O novo presidente da Federação Nacional dos Médicos (Fnam), André Gomes, disse hoje que a sua eleição no sábado não altera a natureza coletiva da força sindical, afirmando que a sua liderança é de continuidade.

“A liderança do André é a continuidade do trabalho da Fnam. A Fnam não é o André Gomes. A Fnam é os sindicatos médicos do Norte, do Centro e do Sul”, afirmou aos jornalistas antes de entrar para a primeira reunião negocial com o Ministério da Saúde, em Lisboa.

O dirigente sindical, que sucedeu a Joana Bordalo e Sá, salientou que o mais importante é a Fnam.

“É um trabalho coletivo e, portanto, é assim a nossa forma de trabalhar, é assim a nossa forma de estar e, portanto, não é o André Gomes, é a Fnam que importa”, vincou.

Presidente do Sindicato dos Médicos da Zona Sul, André Gomes é médico de saúde pública e exerce funções na unidade local de saúde (ULS) do Alto Alentejo.

As vice-presidências ficam a cargo de Joana Bordalo e Sá, que presidiu à Fnam entre 2023 e 2025, e de Noel Carrilho, presidente do Sindicato dos Médicos da Zona Centro, que liderou a federação entre 2020 e 2022.

À entrada para o Ministério da Saúde, André Gomes explicou que a Fnam chega à ronda negocial com o Governo “com boas expectativas” em avançar nas propostas para reforçar a carreira médica e proteger o Serviço Nacional de Saúde (SNS).

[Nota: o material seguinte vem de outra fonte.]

File: src/rtl/gate_truth_checker_sat_cnt.sv
// Width-parameterised up-counter that sticks at all-ones; synchronous clear wins over increment.
module gate_chk_sat_cnt #(
    parameter int WIDTH = 8
) (
    input  logic             clk,
    input  logic             rst_n,
    input  logic             clr_i,
    input  logic             inc_i,
    output logic [WIDTH-1:0] cnt_o
);

    logic [WIDTH-1:0] cnt_q, cnt_d;

    always_comb begin
        cnt_d = cnt_q;
        if (clr_i) begin
            cnt_d = '0;
        end else if (inc_i && (cnt_q != '1)) begin
            cnt_d = cnt_q + 1'b1;
        end
    end

    always_ff @(posedge clk or negedge rst_n) begin
        if (!rst_n) begin
            cnt_q <= '0;
        end else begin
            cnt_q <= cnt_d;
        end
    end

    assign cnt_o = cnt_q;

endmodule

File: config.mk
export PLATFORM = sky130hd
export DESIGN_NAME = gate_chk_sat_cnt
export DESIGN_NICKNAME = d
export VERILOG_FILES = /design/src/rtl/gate_truth_checker_sat_cnt.sv
export SDC_FILE = /design/constraint.sdc
export NUM_CORES = 1
export LEC_CHECK = 0
export CORE_MARGIN = 4
export CORE_UTILIZATION = 30
export CTS_CLUSTER_SIZE = 24
export DETAILED_ROUTE_END_ITERATION = 6
export PLACE_DENSITY_LB_ADDON = 0.3
export SLEW_MARGIN = 5
export SYNTH_ARGS = -nofsm -noshare
export SYNTH_HDL_FRONTEND = slang
export SYNTH_SLANG_ARGS = --single-unit
File: constraint.sdc
create_clock -name clk -period 4.9 [get_ports clk]
set_input_delay 0.49 -clock clk [delete_from_list [all_inputs] [get_ports clk]]
set_output_delay 0.49 -clock clk [all_outputs]
set_load 0.01 [all_outputs]
**Word-level counts from Yosys, hierarchy flattened**

Cells that the tools add are included.

- Add/subtract/negate cells: 1
- Equal/unequal tests: 1
- Mux-type cells: 2
- Reduce and logical (&&, ||, !) cells: 2

Operators by type and width:

| cell | count |
|---|---|
| 8-bit 2-to-1 mux | 2 |
| 8-bit by 1-bit adder with 8-bit output (second input constant) | 1 |
| 8-bit != test (second input constant) | 1 |
| 2-bit nonzero test | 1 |
| 1-bit logical AND | 1 |

- Register bits: 8
- Input port bits: 4
- Output and inout bits: 8
- Logic and storage cells: 7

**Longest topological paths before layout**

- Word-level depth: 4
- Mapped depth: 4
- Gate-level depth less buffers: 4

**Least setup slack after synthesis**

No wires, ideal clock.

- Path kind: reg-to-reg
- Start: register cnt_q[0] (netlist: cnt_o[0])
- End: register cnt_q[0] (netlist: cnt_o[0])
- Library setup time: 0.125 ns
- Arrival time: 1.509 ns
- Required time: 4.775 ns
- Path slack: 3.266 ns
- Cell stages (with the launch flop): 5
- Buffers on the path: 0
- Period minus slack after synthesis: 1.634 ns
- Cell sequence: dfrtp_1 ha_1 and4_2 a21boi_1 mux2_2

- Cells in the longest elaborated chain, start to end: 3
- Elaborated cells on any way between the ends: 6
- Those cells by class: 1 x add/sub; 1 x eq/ne; 2 x mux; 2 x reduce/logical

Ends and longest elaborated chain:

| element | RTL line | text |
|---|---|---|
| start: declaration | 12 | `logic [WIDTH-1:0] cnt_q, cnt_d;` |
| start signal: assignment | 27 | `cnt_q <= cnt_d;` |
| 8-bit by 1-bit adder with 8-bit output / 8-bit != test (equally long branches) | 19, 18 |  |
| 8-bit 2-to-1 mux / 1-bit logical AND (equally long branches) | 18 | `end else if (inc_i && (cnt_q != '1)) begin` |
| 8-bit 2-to-1 mux / 2-bit nonzero test (equally long branches) | n/a |  |

Parallel ways exist; a longest one is shown, timed or not. The select of a mux whose other input is x is not followed.
A chain may end at the register's enable or synchronous reset.

**Worst setup path after layout**

- Start: register cnt_q[2] (netlist: cnt_o[2])
- End: output cnt_o[2]

RTL lines:

| element | RTL line | text |
|---|---|---|
| end: declaration | 9 | `output logic [WIDTH-1:0] cnt_o` |

No word-level cell between the ends.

“A Fnam conseguiu finalmente o seu grande objetivo, que é voltar à mesa negocial com o Governo. Trabalhámos muito para isso e conseguimos”, referiu o sindicalista.

André Gomes garantiu que a federação parte para as negociações “com total abertura e total boa-fé”.

“Esperemos que do outro lado tenham a mesma atitude, porque aquilo que nós queremos é reforçar a carreira médica, é salvar o SNS em prol dos nossos utentes”, sublinhou.

De acordo o sindicalista, a reunião de hoje deverá servir para definir o calendário de discussão dos temas incluídos no protocolo assinado em 9 de janeiro.

Entre as prioridades da Fnam estão o internato médico, a parentalidade, a avaliação e a progressão na carreira.

“A Fnam entregou o seu caderno de encargos e também é isso que faz com que estejamos satisfeitos neste processo. O Governo, pela primeira vez, aceitou o caderno de encargos da Fnam”, acrescentou.

A reunião, agendada para a tarde hoje no Ministério da Saúde, é a primeira depois do protocolo negocial assinado com o Governo no dia 9 de janeiro.